# [What you are asked to do]
Take the material below and output exactly the run of lines from the one containing "if (m_axi_wvalid &&" down to the one containing "if ((m_axi_rvalid &&", with both included.
══════════
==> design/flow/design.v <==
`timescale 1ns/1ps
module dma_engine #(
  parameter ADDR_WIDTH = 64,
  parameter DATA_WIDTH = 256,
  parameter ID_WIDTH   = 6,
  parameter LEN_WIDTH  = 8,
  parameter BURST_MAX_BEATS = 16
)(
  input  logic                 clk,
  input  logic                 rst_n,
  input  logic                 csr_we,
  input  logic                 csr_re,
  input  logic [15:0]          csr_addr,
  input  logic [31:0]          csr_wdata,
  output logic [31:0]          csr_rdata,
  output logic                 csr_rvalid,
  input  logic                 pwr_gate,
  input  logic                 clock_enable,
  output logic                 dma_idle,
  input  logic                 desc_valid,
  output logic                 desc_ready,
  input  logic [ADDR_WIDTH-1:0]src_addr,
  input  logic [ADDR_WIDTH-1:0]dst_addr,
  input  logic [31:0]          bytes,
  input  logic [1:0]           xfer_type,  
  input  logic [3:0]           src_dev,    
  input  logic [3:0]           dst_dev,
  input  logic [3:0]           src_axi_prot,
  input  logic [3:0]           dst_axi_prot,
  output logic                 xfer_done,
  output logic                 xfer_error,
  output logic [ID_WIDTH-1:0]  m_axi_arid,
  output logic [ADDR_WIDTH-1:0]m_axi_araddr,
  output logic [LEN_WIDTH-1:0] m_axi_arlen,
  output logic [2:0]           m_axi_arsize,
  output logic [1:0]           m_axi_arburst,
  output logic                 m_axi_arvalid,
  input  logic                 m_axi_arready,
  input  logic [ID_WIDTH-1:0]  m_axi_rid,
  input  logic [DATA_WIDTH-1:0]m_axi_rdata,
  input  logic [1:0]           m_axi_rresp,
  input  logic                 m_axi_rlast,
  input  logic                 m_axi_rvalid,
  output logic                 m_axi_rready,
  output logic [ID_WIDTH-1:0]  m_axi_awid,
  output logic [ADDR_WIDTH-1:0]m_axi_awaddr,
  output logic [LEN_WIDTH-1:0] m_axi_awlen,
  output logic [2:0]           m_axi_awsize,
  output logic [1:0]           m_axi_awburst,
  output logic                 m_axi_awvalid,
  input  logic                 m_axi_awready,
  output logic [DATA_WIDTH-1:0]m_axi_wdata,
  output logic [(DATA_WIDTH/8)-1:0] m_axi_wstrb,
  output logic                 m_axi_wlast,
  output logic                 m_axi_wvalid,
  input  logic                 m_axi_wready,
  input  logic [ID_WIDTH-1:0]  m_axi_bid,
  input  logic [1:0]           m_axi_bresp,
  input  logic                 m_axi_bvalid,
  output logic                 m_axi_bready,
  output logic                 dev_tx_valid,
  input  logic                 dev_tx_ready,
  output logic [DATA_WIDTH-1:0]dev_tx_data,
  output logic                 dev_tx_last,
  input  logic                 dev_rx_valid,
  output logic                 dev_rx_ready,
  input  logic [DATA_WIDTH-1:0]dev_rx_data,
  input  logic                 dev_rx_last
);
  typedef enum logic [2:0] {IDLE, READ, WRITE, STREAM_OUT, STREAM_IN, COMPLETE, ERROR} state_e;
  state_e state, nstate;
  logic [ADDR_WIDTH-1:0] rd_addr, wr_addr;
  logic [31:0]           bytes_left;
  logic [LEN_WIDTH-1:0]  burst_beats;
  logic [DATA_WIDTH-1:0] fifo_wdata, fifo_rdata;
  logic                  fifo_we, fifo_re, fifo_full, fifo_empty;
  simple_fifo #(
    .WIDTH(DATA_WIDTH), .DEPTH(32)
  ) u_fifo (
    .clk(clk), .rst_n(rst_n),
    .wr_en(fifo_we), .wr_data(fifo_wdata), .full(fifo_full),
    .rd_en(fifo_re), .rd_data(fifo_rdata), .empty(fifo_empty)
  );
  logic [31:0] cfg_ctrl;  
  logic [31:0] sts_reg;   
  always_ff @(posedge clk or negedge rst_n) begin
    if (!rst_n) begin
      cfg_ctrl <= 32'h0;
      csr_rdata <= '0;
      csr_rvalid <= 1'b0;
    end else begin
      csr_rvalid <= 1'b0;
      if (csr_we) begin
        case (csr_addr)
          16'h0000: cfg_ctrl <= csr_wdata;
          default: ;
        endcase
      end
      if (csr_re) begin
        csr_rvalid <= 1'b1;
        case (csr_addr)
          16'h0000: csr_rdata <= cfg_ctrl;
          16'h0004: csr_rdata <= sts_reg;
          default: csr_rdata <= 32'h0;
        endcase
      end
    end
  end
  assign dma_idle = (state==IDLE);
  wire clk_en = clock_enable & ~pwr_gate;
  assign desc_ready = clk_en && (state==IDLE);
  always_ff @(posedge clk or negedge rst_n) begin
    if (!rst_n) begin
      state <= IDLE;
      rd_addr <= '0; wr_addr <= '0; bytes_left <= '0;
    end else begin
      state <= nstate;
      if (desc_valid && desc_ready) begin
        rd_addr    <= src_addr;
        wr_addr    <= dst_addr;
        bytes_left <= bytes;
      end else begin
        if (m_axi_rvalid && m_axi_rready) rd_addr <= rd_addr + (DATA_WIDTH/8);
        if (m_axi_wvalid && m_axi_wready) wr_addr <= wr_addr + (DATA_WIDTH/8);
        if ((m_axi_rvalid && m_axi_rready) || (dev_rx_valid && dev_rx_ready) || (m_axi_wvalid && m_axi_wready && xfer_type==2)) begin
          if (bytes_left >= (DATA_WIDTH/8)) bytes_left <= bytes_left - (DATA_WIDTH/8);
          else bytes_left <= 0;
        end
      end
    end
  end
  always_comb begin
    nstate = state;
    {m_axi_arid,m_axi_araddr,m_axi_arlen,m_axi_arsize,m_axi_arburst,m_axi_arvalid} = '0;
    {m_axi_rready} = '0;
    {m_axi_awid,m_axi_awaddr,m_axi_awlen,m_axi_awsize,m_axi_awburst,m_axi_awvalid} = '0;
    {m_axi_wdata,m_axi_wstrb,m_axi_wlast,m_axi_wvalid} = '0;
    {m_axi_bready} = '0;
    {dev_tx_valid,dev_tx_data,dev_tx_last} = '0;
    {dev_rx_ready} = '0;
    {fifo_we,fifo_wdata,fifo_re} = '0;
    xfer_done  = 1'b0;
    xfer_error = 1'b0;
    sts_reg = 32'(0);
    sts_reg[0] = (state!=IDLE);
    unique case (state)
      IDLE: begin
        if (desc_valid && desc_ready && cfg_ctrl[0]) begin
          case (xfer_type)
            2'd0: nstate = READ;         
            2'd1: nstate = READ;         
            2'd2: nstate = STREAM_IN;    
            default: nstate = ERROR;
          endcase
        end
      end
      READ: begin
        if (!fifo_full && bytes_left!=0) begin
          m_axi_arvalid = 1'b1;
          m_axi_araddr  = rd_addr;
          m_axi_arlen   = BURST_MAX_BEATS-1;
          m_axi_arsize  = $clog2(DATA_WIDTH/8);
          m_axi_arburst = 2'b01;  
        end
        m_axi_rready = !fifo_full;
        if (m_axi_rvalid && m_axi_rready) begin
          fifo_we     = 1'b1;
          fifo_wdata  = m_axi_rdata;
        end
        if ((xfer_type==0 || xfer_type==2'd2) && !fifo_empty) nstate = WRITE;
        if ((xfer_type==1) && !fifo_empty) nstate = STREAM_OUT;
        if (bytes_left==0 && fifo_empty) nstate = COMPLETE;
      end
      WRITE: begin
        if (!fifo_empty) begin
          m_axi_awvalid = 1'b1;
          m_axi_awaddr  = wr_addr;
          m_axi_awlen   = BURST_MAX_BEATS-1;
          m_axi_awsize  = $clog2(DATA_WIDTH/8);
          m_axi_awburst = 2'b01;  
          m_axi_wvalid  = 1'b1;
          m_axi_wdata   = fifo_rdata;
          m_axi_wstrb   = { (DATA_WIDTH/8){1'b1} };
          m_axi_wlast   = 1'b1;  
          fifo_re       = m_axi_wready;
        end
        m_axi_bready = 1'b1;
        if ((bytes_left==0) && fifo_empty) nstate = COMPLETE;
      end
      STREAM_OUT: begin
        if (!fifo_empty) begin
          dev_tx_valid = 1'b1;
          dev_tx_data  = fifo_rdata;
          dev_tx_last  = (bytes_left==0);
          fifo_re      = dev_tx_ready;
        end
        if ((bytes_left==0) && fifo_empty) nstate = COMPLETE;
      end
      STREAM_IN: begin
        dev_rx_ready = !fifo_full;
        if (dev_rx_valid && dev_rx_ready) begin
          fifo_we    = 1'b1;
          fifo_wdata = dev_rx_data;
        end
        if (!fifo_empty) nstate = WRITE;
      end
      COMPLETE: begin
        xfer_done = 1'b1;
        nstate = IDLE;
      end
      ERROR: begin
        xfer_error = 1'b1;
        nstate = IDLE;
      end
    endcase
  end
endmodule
══════════
# [Written answer]
        if (m_axi_wvalid && m_axi_wready) wr_addr <= wr_addr + (DATA_WIDTH/8);
        if ((m_axi_rvalid && m_axi_rready) || (dev_rx_valid && dev_rx_ready) || (m_axi_wvalid && m_axi_wready && xfer_type==2)) begin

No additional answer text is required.